*** RECORDS FOR PROCESSING ***

v57:
## fc_top
module fc_top(
	input wire clk,
	input wire rst_n,
	input wire valid_i,
	input wire [9*8-1:0] data_in,
	input wire [9*8-1:0] weight1,
	input wire [9*8-1:0] weight2,
	input wire [31:0] bias,
	output reg valid_o,
	output reg [7:0] data1_o,
	output reg [7:0] data2_o
);
Size: roughly 2,900 cells after synthesis, roughly 350 flip-flops, ~28,000 um2 of cells after synthesis.
clock: 6.48 ns
lec_check: 0
cap_margin: 15
core_margin: 2
core_utilization: 72
cts_cluster_size: 39
slew_margin: 20
run.sh (not shown) runs the stock make flow with config.mk's settings and CLKGATE_MAP_FILE=.
v57: all stages done; final checks FAILED (negative setup slack).
Setup changes, v57 to v9
- CORE_UTILIZATION changed from 72 to 69
- PLACE_DENSITY newly set to 0.39
- CTS_CLUSTER_SIZE changed from 39 to 99
- CTS_CLUSTER_DIAMETER newly set to 354
- CAP_MARGIN changed from 15 to 20
- the clock period (ns, I/O delays scaled along) changed from 6.48 to 2.95
### Flow results
- 4_1_cts: v9 exited with error
- v57 had finished all stages when the layout checks came back failing, citing negative setup slack.
- What v57 reported for weighted congestion at the end of routability-driven global placement has to be multiplied by 1.10 to get the figure for v9.
- v9: number of core rows 1 above v57
- Diff v57 -> v9: horizontal extent of the die went up about 2%, area reported by Yosys stat held.
- v9 vs v57, cell total after placement went up by 445.
- v9 ended with more core box area than v57.
- Side by side, die area turned out higher in v9 than in v57.
- v9 ends up with higher placement-stage cell area than v57 does.
- v9 vs v57, core utilization at floorplan went down by 2.6 points.
- Re sequential cell area fraction in the yosys report: no difference whatsoever between v9 and v57.
diff inputs: v9 => v44
- changing CORE_UTILIZATION from 69 to 65
- setting SETUP_SLACK_MARGIN to 1.32 for the first time
- removing PLACE_DENSITY (formerly 0.39)
- setting MAX_ROUTING_LAYER to met4 for the first time
- changing CTS_CLUSTER_DIAMETER from 354 to 32
- removing CTS_CLUSTER_SIZE (formerly 99)
- setting TNS_END_PERCENT to 5 for the first time
- changing the clock period (ns, I/O delays scaled along) from 2.95 to 6.53
[summary]
From v9 to v44 the numbers moved as follows: synthesized cell count did not really move, total placed cells including tap cells went down. Going from v9 to v44, placed standard-cell area shrinks by 11%. Overall die height (v44 over v9): increase, about 3%. v44: flow completed, timing, DRC and antenna clean. Die width, v9 and v44, lower one = v9. v44: starting density of the core is 4.7 points lower than what v9 reported. [compare] base=v9 new=v44: xor-xnor portion of the synthesized cell area did not really move, half-perimeter wire length after detailed placement went down, core region area went up, async set or reset register ratio after synthesis did not really move. Die area: v44 vs v9 up 6.0%.
Setup changes, v44 to v23
- TNS_END_PERCENT: 5 -> unset
- CTS_CLUSTER_SIZE: unset -> 39
- SETUP_SLACK_MARGIN: 1.32 -> 0.11
- CORE_UTILIZATION: 65 -> 72
- MAX_ROUTING_LAYER: met4 -> unset
- CTS_CLUSTER_DIAMETER: 32 -> unset
- PLACE_DENSITY_LB_ADDON: unset -> 0.28
- the clock period (ns, I/O delays scaled along): 6.53 -> 6.42
## What came out
met2 layer wire length in the routed design is lower on v44
Higher minimum period implied by the final worst setup slack goes to v23 over v44.
Comparing v44 and v23, the higher cell count of the worst reg-to-reg path is on v44.
Between v23 and v44, it is v23 whose initial antenna violation count is lower, by 2.
In the final design statistics, v23 uses fewer standard cells in total than v44.
Lower aggregate global-route resource usage goes to v44 over v23.
Every stage of v23 finished as expected; the final checks, on the other hand, flagged negative setup slack, which means the layout fails.
Input changes introduced in v43 (baseline for comparison: v23):
- changing CORE_UTILIZATION from 72 to 71
- changing PLACE_DENSITY_LB_ADDON from 0.28 to 0.26
- changing CTS_CLUSTER_SIZE from 39 to 28
- changing SETUP_SLACK_MARGIN from 0.11 to 1.2
- changing the clock period (ns, I/O delays scaled along) from 6.42 to 8.0
Results
v43 finished all stages; the layout is clean. v43 against v23: total vias in the final route decreased by 2,898 relative to the old numbers, final period demand of the worst path went down. The maximum clock frequency of v43 is higher than that of v23. Share of the core filled with cells: v43 < v23. Count of clock-buffer cells in the layout came out lower on v43 than on v23. Side by side, final area turned out lower in v43 than in v23. Floorplan check, v43 vs v23: die outline larger in v43. Note that the critical path depth recorded for v43 amounts to 0.815 times the value seen in v23. | insertion delay to the later sink of the worst-skew pair | v43 vs v23 | 0.03 ns lower |.
Setup changes, v43 to v13
- PLACE_DENSITY newly set to 0.6
- CORE_UTILIZATION changed from 71 to 60
- PLACE_DENSITY_LB_ADDON removed (was 0.26)
- SETUP_SLACK_MARGIN removed (was 1.2)
- CTS_CLUSTER_SIZE removed (was 28)
- the clock period (ns, I/O delays scaled along) changed from 8.0 to 7.57
[summary]
Compared with v43, v13 shows final critical-path required period higher by 0.51 ns.
On fraction of the yosys area taken by sequential cells, v43 and v13 are basically level.
Delta (v13 minus v43): number of max-slew violations in the final report held steady, total non-filler cell area in the finished layout now sits at about the same level, via count dropped 1,142.
Core utilization for v13 is lower than for v43.
v43 has a lower count of TritonRoute iterations in the first routing pass than v13.
Relative to v43, the average routed wire per standard cell measured on v13 has decreased by more than 10%.

---

run A:
The RTL this note starts from:
==> flow/design.v <==
module pe_fc(
		input clk,
		input rst_n,
		input signed [7:0] data_i,
		input signed [7:0] weight_i,
		input signed [15:0] bias_i,
		input en,
		input bias_en,
		input flush,
		output reg signed [31:0] data_o
);
reg signed [15:0] mul;
reg signed [15:0] add;    
always @(posedge clk or negedge rst_n) begin
	if (!rst_n)
		mul <= 0;
	else 
		mul <= data_i * weight_i;
end
always @(*) begin
	if (en)
		add = mul;
	else if (bias_en)
		add = bias_i;
	else
		add = 0;
end
always @(posedge clk or negedge rst_n) begin
	if (!rst_n)
		data_o <= 0;
	else if (flush)
		data_o <= mul;
	else 
		data_o <= data_o + add;
end
endmodule
module fc_top(
	input wire clk,
	input wire rst_n,
	input wire valid_i,
	input wire [9*8-1:0] data_in,
	input wire [9*8-1:0] weight1,
	input wire [9*8-1:0] weight2,
	input wire [31:0] bias,
	output reg valid_o,
	output reg [7:0] data1_o,
	output reg [7:0] data2_o
);
parameter M0 = 4'd11;  
parameter n = 15;  
reg [9*8-1:0] weight1_inst;
reg [9*8-1:0] weight2_inst;
reg [32-1:0]  bias_inst;
wire signed [7:0] input_div [8:0];
wire signed [7:0] weight1_div [8:0];
wire signed [7:0] weight2_div [8:0];
wire signed [15:0] bias1;
wire signed [15:0] bias2;
reg       fc_en;
reg [3:0] cnt;
reg [5:0] num_cnt;
reg pe_en;
reg bias_en;
reg flush;
reg signed [7:0] pe_data;
reg signed [7:0] pe_weight1;
reg signed [7:0] pe_weight2;
wire signed [31:0] data_o_1,data_o_2;
reg signed [35:0] data_big_1, data_big_2;
genvar input_allo;
generate for (input_allo=0; input_allo<9; input_allo=input_allo+1)
	begin: INPUT_ALLOCATION
		assign input_div[input_allo] = data_in[(input_allo+1)*8 -1-:8];	
	end
endgenerate
genvar weight_allo;
generate for (weight_allo=0; weight_allo<9; weight_allo=weight_allo+1)
	begin: WEIGHT_ALLOCATION
		assign weight1_div[weight_allo] = weight1_inst[(weight_allo+1)*8 -1-:8];	
		assign weight2_div[weight_allo] = weight2_inst[(weight_allo+1)*8 -1-:8];	
	end
endgenerate
assign bias1 = bias_inst[15:0];
assign bias2 = bias_inst[31:16];
always @(posedge clk or negedge rst_n) begin
	if (!rst_n)
		weight1_inst <= 0;
	else if (valid_i)
		weight1_inst <= weight1;
end
always @(posedge clk or negedge rst_n) begin
	if (!rst_n)
		weight2_inst <= 0;
	else if (valid_i)
		weight2_inst <= weight2;
end
always @(posedge clk or negedge rst_n) begin
	if (!rst_n)
		bias_inst <= 0;
	else if (valid_i)
		bias_inst <= bias;
end
always @(posedge clk or negedge rst_n) begin
	if (!rst_n)
		fc_en <= 1'b0;
	else if (valid_i)
		fc_en <= 1'b1;
	else if (cnt == 4'd11)
		fc_en <= 1'b0;
end
always @(posedge clk or negedge rst_n) begin
	if (!rst_n)
		cnt <= 0;
	else if (cnt == 4'd12)
		cnt <= 0;
	else if (valid_i | fc_en)
		cnt <= cnt + 1'b1;
end
always @(posedge clk or negedge rst_n) begin
	if (!rst_n)
		num_cnt <= 0;
	else if (num_cnt == 6'd32 && valid_i)
		num_cnt <= 6'd1;
	else if (valid_i)
		num_cnt <= num_cnt + 1'b1;
end
always @(posedge clk or negedge rst_n) begin
	if (!rst_n)
		pe_en <= 1'b0;
	else if ((cnt>= 5'd1) && (cnt<= 5'd9))
		pe_en <= 1'b1;
	else 
		pe_en <= 1'b0;
end
always @(posedge clk or negedge rst_n) begin
	if (!rst_n)
		bias_en <= 1'b0;
	else if ((cnt== 5'd10) && (num_cnt == 6'd1))
		bias_en <= 1'b1;
	else 
		bias_en <= 1'b0;
end
always @(posedge clk or negedge rst_n) begin
	if (!rst_n)
		flush <= 1'b0;
	else if ((cnt== 5'd1) && (num_cnt == 6'd1))
		flush <= 1'b1;
	else 
		flush <= 1'b0;
end
always @(*) begin
	if ((cnt>= 5'd1) && (cnt<= 5'd9))
		pe_data = input_div[cnt-1];
	else
		pe_data = 0;
end
always @(*) begin
	if ((cnt>= 5'd1) && (cnt<= 5'd9))
		pe_weight1 = weight1_div[cnt-1];
	else
		pe_weight1 = 0;
end
always @(*) begin
	if ((cnt>= 5'd1) && (cnt<= 5'd9))
		pe_weight2 = weight2_div[cnt-1];
	else
		pe_weight2 = 0;
end
pe_fc u_pe_fc1(
	.clk(clk),
	.rst_n(rst_n),
	.data_i(pe_data),
	.weight_i(pe_weight1),
	.bias_i(bias1),
	.en(pe_en),
	.bias_en(bias_en),
	.flush(flush),
	.data_o(data_o_1)
);
pe_fc u_pe_fc2(
	.clk(clk),
	.rst_n(rst_n),
	.data_i(pe_data),
	.weight_i(pe_weight2),
	.bias_i(bias2),
	.en(pe_en),
	.bias_en(bias_en),
	.flush(flush),
	.data_o(data_o_2)
);
always @(posedge clk or negedge rst_n) begin
	if (!rst_n)
		data_big_1 <= 0;
	else
		data_big_1 <= data_o_1 * $signed({1'b0, M0});
end
always @(posedge clk or negedge rst_n) begin
	if (!rst_n)
		data_big_2 <= 0;
	else
		data_big_2 <= data_o_2 * $signed({1'b0, M0});
end
always@(posedge clk or negedge rst_n) begin  
	if(!rst_n)
		data1_o <= 0;
	else if((cnt== 5'd12) && (num_cnt == 6'd32)) begin
		if (data_big_1[35])
			data1_o <= (&data_big_1[35:22])?data_big_1[22:15]:8'h80;
		else 
			data1_o <= data_big_1[35:22]?8'h7f:data_big_1[22:15];
	end
end
always@(posedge clk or negedge rst_n) begin  
	if(!rst_n)
		data2_o <= 0;
	else if((cnt== 5'd12) && (num_cnt == 6'd32)) begin
		if (data_big_2[35])
			data2_o <= (&data_big_2[35:22])?data_big_2[22:15]:8'h80;
		else 
			data2_o <= data_big_2[35:22]?8'h7f:data_big_2[22:15];
	end
end
always@(posedge clk or negedge rst_n) begin
	if(!rst_n)
		valid_o <= 1'b0;
	else if (valid_o)
		valid_o <= 1'b0;
	else if ((cnt== 5'd12) && (num_cnt == 6'd32))
		valid_o <= 1'b1;
end
endmodule 
Settings: LEC_CHECK=0, CAP_MARGIN=5, CORE_MARGIN=3, CORE_UTILIZATION=40, CTS_CLUSTER_DIAMETER=252, GPL_ROUTABILITY_DRIVEN=0, PLACE_DENSITY_LB_ADDON=0.08, SLEW_MARGIN=20; clock period 8.2 ns.
Run A reached the end of the flow, and the finished layout is clean on the timing, design-rule and antenna checks.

*** End of RECORDS FOR PROCESSING ***

* _REQUIRED WORK_: Find and copy each line above that includes the string "worst".

* _ANSWER SPACE_:
Higher minimum period implied by the final worst setup slack goes to v23 over v44.
Comparing v44 and v23, the higher cell count of the worst reg-to-reg path is on v44.
v43 finished all stages; the layout is clean. v43 against v23: total vias in the final route decreased by 2,898 relative to the old numbers, final period demand of the worst path went down. The maximum clock frequency of v43 is higher than that of v23. Share of the core filled with cells: v43 < v23. Count of clock-buffer cells in the layout came out lower on v43 than on v23. Side by side, final area turned out lower in v43 than in v23. Floorplan check, v43 vs v23: die outline larger in v43. Note that the critical path depth recorded for v43 amounts to 0.815 times the value seen in v23. | insertion delay to the later sink of the worst-skew pair | v43 vs v23 | 0.03 ns lower |.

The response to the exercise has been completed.